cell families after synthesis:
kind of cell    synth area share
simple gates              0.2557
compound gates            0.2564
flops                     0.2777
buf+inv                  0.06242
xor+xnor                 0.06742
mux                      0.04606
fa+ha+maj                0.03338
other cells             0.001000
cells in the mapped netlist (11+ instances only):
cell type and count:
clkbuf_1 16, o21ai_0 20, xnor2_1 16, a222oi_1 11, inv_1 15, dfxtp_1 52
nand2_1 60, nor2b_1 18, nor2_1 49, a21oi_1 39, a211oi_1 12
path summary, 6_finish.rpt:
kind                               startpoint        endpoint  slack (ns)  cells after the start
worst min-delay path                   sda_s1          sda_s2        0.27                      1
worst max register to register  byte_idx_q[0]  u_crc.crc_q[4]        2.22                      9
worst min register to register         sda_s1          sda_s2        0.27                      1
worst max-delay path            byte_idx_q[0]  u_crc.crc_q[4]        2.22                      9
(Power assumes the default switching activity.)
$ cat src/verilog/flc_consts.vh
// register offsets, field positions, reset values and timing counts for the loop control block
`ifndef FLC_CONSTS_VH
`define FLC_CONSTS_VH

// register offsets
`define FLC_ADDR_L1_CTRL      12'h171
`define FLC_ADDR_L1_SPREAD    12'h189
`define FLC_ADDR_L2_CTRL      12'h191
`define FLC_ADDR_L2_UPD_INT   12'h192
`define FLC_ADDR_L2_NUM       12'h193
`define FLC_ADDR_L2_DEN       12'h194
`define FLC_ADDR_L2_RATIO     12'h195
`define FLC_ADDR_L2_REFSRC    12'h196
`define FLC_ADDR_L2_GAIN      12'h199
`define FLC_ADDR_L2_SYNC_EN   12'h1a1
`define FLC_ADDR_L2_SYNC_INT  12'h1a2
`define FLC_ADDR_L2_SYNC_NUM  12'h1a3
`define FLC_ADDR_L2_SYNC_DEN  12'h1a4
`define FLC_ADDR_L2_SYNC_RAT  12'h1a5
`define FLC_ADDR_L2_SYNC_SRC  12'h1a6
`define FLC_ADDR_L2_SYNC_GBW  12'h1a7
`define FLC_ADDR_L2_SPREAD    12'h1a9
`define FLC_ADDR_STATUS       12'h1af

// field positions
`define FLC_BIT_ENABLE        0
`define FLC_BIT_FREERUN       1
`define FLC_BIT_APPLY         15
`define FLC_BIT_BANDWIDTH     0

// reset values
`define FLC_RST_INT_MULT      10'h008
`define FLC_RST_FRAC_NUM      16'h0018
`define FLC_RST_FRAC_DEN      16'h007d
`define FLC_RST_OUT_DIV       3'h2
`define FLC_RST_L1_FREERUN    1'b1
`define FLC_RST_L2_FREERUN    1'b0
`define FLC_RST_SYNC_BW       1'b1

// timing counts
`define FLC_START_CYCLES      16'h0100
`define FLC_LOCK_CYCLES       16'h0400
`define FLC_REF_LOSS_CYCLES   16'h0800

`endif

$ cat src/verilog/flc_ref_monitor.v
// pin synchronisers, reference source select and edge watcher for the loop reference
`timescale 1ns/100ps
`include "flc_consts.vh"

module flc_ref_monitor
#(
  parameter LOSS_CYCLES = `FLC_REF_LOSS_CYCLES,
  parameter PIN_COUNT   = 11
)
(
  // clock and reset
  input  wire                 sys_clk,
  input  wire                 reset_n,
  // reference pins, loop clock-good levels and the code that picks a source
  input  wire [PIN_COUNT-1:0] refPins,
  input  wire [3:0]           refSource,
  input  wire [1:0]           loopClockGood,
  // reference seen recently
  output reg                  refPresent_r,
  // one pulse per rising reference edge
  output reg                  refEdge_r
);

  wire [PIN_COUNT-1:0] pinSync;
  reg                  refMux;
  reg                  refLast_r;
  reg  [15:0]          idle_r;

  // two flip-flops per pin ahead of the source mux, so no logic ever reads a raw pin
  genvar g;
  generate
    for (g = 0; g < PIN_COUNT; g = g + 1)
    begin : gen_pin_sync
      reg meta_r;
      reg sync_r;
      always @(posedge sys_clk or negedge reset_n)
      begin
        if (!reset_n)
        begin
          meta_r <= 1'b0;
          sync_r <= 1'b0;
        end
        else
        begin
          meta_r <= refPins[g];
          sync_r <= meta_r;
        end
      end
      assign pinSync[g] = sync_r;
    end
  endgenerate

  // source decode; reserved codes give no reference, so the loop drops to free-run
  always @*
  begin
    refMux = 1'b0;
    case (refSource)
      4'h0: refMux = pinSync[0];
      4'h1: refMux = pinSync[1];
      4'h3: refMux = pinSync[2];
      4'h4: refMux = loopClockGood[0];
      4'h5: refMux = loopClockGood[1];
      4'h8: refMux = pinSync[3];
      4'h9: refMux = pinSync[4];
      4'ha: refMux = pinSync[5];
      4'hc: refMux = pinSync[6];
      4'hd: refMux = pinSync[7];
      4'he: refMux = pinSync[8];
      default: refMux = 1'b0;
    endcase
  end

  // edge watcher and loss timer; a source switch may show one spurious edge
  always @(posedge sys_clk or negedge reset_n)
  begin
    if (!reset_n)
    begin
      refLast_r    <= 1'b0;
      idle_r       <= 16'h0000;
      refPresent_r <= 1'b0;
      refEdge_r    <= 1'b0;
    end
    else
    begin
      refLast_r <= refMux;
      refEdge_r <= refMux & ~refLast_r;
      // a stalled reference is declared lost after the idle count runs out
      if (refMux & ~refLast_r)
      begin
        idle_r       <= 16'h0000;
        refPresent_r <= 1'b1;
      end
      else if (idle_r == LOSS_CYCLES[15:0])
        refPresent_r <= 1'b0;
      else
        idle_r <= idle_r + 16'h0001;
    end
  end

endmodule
-------
(THE TASK):
Line by line, please copy the records above exactly.

(ANSWER):
cell families after synthesis:
kind of cell    synth area share
simple gates              0.2557
compound gates            0.2564
flops                     0.2777
buf+inv                  0.06242
xor+xnor                 0.06742
mux                      0.04606
fa+ha+maj                0.03338
other cells             0.001000
cells in the mapped netlist (11+ instances only):
cell type and count:
clkbuf_1 16, o21ai_0 20, xnor2_1 16, a222oi_1 11, inv_1 15, dfxtp_1 52
nand2_1 60, nor2b_1 18, nor2_1 49, a21oi_1 39, a211oi_1 12
path summary, 6_finish.rpt:
kind                               startpoint        endpoint  slack (ns)  cells after the start
worst min-delay path                   sda_s1          sda_s2        0.27                      1
worst max register to register  byte_idx_q[0]  u_crc.crc_q[4]        2.22                      9
worst min register to register         sda_s1          sda_s2        0.27                      1
worst max-delay path            byte_idx_q[0]  u_crc.crc_q[4]        2.22                      9
(Power assumes the default switching activity.)
$ cat src/verilog/flc_consts.vh
// register offsets, field positions, reset values and timing counts for the loop control block
`ifndef FLC_CONSTS_VH
`define FLC_CONSTS_VH

// register offsets
`define FLC_ADDR_L1_CTRL      12'h171
`define FLC_ADDR_L1_SPREAD    12'h189
`define FLC_ADDR_L2_CTRL      12'h191
`define FLC_ADDR_L2_UPD_INT   12'h192
`define FLC_ADDR_L2_NUM       12'h193
`define FLC_ADDR_L2_DEN       12'h194
`define FLC_ADDR_L2_RATIO     12'h195
`define FLC_ADDR_L2_REFSRC    12'h196
`define FLC_ADDR_L2_GAIN      12'h199
`define FLC_ADDR_L2_SYNC_EN   12'h1a1
`define FLC_ADDR_L2_SYNC_INT  12'h1a2
`define FLC_ADDR_L2_SYNC_NUM  12'h1a3
`define FLC_ADDR_L2_SYNC_DEN  12'h1a4
`define FLC_ADDR_L2_SYNC_RAT  12'h1a5
`define FLC_ADDR_L2_SYNC_SRC  12'h1a6
`define FLC_ADDR_L2_SYNC_GBW  12'h1a7
`define FLC_ADDR_L2_SPREAD    12'h1a9
`define FLC_ADDR_STATUS       12'h1af

// field positions
`define FLC_BIT_ENABLE        0
`define FLC_BIT_FREERUN       1
`define FLC_BIT_APPLY         15
`define FLC_BIT_BANDWIDTH     0

// reset values
`define FLC_RST_INT_MULT      10'h008
`define FLC_RST_FRAC_NUM      16'h0018
`define FLC_RST_FRAC_DEN      16'h007d
`define FLC_RST_OUT_DIV       3'h2
`define FLC_RST_L1_FREERUN    1'b1
`define FLC_RST_L2_FREERUN    1'b0
`define FLC_RST_SYNC_BW       1'b1

// timing counts
`define FLC_START_CYCLES      16'h0100
`define FLC_LOCK_CYCLES       16'h0400
`define FLC_REF_LOSS_CYCLES   16'h0800

`endif

$ cat src/verilog/flc_ref_monitor.v
// pin synchronisers, reference source select and edge watcher for the loop reference
`timescale 1ns/100ps
`include "flc_consts.vh"

module flc_ref_monitor
#(
  parameter LOSS_CYCLES = `FLC_REF_LOSS_CYCLES,
  parameter PIN_COUNT   = 11
)
(
  // clock and reset
  input  wire                 sys_clk,
  input  wire                 reset_n,
  // reference pins, loop clock-good levels and the code that picks a source
  input  wire [PIN_COUNT-1:0] refPins,
  input  wire [3:0]           refSource,
  input  wire [1:0]           loopClockGood,
  // reference seen recently
  output reg                  refPresent_r,
  // one pulse per rising reference edge
  output reg                  refEdge_r
);

  wire [PIN_COUNT-1:0] pinSync;
  reg                  refMux;
  reg                  refLast_r;
  reg  [15:0]          idle_r;

  // two flip-flops per pin ahead of the source mux, so no logic ever reads a raw pin
  genvar g;
  generate
    for (g = 0; g < PIN_COUNT; g = g + 1)
    begin : gen_pin_sync
      reg meta_r;
      reg sync_r;
      always @(posedge sys_clk or negedge reset_n)
      begin
        if (!reset_n)
        begin
          meta_r <= 1'b0;
          sync_r <= 1'b0;
        end
        else
        begin
          meta_r <= refPins[g];
          sync_r <= meta_r;
        end
      end
      assign pinSync[g] = sync_r;
    end
  endgenerate

  // source decode; reserved codes give no reference, so the loop drops to free-run
  always @*
  begin
    refMux = 1'b0;
    case (refSource)
      4'h0: refMux = pinSync[0];
      4'h1: refMux = pinSync[1];
      4'h3: refMux = pinSync[2];
      4'h4: refMux = loopClockGood[0];
      4'h5: refMux = loopClockGood[1];
      4'h8: refMux = pinSync[3];
      4'h9: refMux = pinSync[4];
      4'ha: refMux = pinSync[5];
      4'hc: refMux = pinSync[6];
      4'hd: refMux = pinSync[7];
      4'he: refMux = pinSync[8];
      default: refMux = 1'b0;
    endcase
  end

  // edge watcher and loss timer; a source switch may show one spurious edge
  always @(posedge sys_clk or negedge reset_n)
  begin
    if (!reset_n)
    begin
      refLast_r    <= 1'b0;
      idle_r       <= 16'h0000;
      refPresent_r <= 1'b0;
      refEdge_r    <= 1'b0;
    end
    else
    begin
      refLast_r <= refMux;
      refEdge_r <= refMux & ~refLast_r;
      // a stalled reference is declared lost after the idle count runs out
      if (refMux & ~refLast_r)
      begin
        idle_r       <= 16'h0000;
        refPresent_r <= 1'b1;
      end
      else if (idle_r == LOSS_CYCLES[15:0])
        refPresent_r <= 1'b0;
      else
        idle_r <= idle_r + 16'h0001;
    end
  end

endmodule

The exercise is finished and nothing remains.